- Goal of the exercise: Within the data below, tally the lines that contain "offset" and state only the total.

◇ ◇ ◇ ◇

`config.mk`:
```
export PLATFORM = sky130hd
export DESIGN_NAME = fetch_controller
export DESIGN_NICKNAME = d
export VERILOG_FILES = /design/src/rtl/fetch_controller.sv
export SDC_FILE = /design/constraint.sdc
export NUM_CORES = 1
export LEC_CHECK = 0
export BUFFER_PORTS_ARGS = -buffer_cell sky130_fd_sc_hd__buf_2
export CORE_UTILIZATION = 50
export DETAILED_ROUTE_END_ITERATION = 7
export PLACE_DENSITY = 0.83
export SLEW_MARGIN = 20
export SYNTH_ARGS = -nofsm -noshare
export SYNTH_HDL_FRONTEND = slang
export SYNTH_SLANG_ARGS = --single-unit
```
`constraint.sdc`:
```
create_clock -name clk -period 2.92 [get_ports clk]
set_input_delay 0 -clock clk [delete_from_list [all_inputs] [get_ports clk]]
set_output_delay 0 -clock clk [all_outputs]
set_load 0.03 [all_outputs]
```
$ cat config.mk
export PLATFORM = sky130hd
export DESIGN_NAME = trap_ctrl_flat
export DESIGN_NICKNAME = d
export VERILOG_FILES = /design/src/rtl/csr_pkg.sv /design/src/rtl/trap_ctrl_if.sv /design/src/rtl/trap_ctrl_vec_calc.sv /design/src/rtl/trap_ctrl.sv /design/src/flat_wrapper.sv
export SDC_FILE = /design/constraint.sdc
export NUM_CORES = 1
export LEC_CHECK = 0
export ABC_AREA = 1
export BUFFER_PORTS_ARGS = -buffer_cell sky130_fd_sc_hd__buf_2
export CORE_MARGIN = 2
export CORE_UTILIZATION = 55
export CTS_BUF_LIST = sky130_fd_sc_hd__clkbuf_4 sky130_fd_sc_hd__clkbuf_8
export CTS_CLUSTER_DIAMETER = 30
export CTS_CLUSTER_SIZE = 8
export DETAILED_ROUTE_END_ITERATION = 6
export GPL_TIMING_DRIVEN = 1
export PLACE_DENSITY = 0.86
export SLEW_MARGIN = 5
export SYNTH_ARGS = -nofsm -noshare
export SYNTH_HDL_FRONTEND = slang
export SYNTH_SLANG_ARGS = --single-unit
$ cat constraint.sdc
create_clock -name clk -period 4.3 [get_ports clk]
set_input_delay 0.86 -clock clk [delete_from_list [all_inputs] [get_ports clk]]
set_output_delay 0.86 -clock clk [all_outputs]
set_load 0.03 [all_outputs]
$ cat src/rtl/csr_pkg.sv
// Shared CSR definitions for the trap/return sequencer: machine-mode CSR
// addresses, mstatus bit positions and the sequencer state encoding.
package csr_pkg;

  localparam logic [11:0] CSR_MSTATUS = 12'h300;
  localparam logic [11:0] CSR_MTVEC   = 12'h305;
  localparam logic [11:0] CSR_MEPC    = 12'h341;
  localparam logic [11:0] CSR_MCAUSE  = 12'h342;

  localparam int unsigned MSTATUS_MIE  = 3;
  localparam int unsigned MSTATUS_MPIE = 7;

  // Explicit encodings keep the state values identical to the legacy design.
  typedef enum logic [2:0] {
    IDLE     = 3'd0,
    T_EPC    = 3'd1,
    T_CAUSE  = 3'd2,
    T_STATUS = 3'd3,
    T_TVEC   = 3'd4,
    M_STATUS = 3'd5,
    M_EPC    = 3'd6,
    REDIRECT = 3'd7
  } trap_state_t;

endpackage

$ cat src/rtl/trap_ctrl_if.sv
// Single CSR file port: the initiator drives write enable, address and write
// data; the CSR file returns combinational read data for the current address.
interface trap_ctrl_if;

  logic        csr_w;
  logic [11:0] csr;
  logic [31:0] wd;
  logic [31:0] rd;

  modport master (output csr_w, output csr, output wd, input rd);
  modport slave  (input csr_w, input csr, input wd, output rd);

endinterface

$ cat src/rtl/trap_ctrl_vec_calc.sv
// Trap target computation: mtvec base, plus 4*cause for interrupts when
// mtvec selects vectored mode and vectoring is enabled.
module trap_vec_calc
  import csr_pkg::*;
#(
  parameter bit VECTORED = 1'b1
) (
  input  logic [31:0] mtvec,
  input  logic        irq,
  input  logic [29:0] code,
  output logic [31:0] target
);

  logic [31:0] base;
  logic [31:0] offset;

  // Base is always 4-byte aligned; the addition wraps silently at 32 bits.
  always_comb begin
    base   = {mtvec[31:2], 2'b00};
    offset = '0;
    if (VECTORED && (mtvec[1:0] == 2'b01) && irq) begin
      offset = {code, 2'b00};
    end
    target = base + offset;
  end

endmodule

◇ ◇ ◇ ◇

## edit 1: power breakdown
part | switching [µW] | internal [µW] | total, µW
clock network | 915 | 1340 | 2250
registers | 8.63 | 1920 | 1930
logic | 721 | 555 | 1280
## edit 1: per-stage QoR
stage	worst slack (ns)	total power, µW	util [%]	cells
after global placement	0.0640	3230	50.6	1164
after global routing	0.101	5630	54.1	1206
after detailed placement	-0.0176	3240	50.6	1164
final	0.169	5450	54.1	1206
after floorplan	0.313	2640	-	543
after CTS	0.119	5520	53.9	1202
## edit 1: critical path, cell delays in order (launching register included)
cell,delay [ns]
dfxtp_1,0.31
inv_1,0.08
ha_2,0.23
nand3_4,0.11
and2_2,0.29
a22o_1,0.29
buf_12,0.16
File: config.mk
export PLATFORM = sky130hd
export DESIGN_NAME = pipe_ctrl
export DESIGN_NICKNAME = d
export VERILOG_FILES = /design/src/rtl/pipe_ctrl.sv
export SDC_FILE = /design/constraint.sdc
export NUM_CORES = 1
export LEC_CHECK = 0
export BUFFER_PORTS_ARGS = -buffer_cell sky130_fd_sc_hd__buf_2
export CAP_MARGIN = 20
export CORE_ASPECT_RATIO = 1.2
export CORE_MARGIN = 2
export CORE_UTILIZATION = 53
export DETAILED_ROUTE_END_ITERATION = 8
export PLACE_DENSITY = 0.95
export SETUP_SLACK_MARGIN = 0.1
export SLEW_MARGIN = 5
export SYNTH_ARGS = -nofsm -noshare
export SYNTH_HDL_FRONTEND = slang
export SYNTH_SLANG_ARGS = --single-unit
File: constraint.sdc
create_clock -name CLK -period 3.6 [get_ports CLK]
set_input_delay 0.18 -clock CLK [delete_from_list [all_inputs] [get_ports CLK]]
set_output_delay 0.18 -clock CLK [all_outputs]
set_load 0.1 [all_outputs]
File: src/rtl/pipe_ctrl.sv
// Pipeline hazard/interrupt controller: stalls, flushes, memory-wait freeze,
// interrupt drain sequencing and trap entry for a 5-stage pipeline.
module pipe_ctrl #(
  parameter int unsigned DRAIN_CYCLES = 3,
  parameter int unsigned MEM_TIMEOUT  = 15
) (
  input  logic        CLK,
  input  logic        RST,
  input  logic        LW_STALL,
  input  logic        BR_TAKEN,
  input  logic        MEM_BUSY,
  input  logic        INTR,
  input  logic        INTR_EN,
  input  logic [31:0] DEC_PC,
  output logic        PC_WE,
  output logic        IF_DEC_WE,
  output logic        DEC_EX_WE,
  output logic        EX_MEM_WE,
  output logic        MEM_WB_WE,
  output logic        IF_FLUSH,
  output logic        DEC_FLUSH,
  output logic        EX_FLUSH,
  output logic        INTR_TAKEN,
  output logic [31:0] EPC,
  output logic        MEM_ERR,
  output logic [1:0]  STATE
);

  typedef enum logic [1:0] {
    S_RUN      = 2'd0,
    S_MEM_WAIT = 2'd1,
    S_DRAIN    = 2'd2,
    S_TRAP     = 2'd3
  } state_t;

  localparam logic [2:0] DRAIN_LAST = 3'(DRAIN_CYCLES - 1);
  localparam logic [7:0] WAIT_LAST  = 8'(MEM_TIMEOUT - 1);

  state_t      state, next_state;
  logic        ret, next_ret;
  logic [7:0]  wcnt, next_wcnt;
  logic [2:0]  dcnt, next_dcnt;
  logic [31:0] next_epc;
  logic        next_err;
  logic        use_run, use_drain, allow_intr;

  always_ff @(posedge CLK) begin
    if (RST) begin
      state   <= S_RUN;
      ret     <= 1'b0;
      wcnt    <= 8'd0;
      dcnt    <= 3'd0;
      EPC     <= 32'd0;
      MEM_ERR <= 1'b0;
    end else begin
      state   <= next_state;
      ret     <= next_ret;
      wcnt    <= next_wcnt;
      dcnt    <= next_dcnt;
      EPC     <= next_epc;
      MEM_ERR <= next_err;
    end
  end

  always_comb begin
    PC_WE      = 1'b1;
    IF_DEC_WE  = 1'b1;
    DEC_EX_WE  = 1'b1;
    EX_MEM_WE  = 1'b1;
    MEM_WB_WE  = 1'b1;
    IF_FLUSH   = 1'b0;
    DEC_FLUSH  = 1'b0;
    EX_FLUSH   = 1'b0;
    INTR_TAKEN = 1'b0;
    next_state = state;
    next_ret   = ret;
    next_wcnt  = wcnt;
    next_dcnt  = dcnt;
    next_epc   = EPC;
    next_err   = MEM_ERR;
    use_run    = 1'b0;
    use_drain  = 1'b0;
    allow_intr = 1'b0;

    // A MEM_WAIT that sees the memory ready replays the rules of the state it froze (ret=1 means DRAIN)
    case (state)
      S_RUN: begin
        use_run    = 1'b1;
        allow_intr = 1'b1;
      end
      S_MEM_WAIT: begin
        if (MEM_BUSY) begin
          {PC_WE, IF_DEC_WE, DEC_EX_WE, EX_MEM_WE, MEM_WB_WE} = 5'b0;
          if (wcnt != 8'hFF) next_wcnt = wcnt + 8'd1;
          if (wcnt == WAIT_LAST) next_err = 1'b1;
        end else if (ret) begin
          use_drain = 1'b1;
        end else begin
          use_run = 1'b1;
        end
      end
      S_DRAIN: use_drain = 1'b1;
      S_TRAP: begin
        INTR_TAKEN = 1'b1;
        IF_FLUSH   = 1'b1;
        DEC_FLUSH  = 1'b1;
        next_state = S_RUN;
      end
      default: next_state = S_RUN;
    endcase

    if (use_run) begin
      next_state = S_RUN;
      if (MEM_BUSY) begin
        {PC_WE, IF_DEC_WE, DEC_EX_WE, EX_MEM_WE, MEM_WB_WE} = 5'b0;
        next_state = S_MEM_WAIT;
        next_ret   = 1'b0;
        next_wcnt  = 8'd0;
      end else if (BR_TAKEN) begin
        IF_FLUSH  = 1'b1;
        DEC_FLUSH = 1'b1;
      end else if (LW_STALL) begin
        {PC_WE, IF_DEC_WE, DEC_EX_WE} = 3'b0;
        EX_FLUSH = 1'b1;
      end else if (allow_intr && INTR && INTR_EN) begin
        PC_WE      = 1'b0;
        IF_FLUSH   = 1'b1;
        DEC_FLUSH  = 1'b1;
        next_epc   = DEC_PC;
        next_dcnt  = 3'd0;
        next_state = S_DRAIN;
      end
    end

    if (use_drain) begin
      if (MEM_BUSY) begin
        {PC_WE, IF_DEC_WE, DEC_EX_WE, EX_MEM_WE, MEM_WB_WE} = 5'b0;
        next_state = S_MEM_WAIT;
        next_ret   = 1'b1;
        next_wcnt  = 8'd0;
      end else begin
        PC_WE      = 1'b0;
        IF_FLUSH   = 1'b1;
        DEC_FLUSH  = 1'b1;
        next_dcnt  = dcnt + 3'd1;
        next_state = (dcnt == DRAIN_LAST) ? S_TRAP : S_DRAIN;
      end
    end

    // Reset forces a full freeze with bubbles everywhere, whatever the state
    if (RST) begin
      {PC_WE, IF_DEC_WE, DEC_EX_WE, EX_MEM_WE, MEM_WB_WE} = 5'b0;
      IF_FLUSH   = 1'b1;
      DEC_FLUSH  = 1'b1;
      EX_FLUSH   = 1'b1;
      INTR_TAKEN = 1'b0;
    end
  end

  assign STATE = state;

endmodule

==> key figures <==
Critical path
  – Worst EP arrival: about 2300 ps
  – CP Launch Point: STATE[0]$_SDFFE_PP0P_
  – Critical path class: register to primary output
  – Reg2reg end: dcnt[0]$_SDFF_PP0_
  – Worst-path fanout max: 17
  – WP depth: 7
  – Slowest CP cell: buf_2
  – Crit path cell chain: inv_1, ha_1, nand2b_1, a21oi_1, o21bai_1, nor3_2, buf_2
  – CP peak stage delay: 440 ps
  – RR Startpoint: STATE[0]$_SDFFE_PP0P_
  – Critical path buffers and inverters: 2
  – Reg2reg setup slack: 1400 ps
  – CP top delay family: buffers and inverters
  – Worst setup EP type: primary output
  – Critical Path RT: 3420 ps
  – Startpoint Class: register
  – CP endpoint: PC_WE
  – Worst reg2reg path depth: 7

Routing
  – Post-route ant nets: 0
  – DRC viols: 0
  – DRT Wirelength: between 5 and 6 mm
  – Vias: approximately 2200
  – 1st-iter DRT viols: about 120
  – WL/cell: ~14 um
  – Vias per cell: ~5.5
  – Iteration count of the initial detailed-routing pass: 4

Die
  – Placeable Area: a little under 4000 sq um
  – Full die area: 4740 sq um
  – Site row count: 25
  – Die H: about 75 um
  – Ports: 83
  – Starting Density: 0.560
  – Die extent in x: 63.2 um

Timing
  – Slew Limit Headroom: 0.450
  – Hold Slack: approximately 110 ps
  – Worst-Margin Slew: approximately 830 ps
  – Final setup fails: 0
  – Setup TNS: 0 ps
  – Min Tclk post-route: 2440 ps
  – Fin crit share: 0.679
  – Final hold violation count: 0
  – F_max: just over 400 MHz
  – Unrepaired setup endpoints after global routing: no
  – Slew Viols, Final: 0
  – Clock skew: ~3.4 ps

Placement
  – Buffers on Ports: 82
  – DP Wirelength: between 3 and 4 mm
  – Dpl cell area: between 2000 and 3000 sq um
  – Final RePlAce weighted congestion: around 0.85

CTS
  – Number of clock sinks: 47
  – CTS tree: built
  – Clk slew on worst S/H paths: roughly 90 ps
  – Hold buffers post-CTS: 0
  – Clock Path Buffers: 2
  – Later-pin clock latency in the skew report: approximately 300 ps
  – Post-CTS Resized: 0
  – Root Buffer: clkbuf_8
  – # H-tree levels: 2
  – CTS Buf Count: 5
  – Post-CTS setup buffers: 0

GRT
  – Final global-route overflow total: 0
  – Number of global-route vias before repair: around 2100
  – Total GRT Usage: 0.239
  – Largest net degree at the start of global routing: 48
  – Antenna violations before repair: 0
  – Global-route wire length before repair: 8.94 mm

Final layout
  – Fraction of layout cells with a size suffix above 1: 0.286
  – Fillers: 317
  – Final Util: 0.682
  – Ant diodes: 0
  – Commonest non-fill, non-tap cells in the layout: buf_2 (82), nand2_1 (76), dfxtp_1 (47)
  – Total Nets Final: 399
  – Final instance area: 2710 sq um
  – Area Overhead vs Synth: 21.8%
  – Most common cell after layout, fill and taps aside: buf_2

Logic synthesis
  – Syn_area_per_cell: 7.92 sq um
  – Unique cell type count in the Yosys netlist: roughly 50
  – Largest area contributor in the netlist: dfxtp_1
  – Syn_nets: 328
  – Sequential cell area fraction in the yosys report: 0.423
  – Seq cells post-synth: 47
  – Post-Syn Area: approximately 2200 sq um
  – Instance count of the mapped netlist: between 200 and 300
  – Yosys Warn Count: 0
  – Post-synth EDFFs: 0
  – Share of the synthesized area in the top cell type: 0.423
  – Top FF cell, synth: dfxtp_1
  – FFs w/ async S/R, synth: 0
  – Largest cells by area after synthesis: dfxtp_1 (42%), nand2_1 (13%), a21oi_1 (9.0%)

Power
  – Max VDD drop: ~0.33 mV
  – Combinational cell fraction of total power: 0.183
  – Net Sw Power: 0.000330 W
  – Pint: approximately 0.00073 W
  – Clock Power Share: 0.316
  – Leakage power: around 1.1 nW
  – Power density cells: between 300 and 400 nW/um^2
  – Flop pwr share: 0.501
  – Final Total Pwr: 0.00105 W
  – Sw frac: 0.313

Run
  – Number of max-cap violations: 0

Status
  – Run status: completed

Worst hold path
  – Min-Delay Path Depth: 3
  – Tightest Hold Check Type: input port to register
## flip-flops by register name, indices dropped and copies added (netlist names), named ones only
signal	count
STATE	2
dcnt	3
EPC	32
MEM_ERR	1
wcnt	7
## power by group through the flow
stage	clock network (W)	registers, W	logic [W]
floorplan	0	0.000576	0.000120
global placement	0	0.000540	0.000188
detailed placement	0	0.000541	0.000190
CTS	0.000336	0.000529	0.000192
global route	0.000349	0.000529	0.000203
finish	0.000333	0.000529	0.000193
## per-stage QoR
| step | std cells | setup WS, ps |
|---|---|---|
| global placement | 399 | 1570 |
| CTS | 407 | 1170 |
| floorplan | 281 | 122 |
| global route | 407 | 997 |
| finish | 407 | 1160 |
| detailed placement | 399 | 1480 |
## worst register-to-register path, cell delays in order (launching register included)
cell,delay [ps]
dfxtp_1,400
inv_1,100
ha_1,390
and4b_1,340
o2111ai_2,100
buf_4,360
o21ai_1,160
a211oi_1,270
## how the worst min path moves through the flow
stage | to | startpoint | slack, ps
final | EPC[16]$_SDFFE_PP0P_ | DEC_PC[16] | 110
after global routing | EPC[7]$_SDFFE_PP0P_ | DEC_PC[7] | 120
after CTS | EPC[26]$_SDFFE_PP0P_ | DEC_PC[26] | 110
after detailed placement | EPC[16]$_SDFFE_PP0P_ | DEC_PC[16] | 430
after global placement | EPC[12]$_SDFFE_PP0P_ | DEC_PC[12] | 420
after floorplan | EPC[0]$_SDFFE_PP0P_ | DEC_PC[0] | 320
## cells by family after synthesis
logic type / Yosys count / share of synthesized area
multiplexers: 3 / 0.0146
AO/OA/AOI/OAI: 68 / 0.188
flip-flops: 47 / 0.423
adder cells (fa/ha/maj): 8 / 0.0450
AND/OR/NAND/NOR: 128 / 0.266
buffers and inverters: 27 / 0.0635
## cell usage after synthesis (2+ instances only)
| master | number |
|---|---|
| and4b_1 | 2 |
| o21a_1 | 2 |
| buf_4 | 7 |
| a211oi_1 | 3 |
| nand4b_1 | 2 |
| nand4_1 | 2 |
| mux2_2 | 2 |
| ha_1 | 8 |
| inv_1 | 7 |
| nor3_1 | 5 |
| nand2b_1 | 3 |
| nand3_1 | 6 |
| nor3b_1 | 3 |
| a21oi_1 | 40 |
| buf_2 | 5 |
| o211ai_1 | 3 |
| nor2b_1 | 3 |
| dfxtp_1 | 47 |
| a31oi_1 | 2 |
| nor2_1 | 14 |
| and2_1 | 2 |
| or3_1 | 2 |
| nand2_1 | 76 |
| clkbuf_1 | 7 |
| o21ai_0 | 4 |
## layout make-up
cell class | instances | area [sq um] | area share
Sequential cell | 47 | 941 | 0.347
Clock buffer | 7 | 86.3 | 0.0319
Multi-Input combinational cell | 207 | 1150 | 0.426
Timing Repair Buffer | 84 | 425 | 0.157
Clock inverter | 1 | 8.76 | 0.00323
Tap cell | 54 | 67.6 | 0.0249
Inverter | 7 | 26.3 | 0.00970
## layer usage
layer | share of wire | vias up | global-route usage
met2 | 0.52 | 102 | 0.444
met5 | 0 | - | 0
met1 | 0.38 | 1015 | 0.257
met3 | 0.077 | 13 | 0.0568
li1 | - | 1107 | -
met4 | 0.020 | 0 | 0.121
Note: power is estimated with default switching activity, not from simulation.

◇ ◇ ◇ ◇

- Expected answer: 4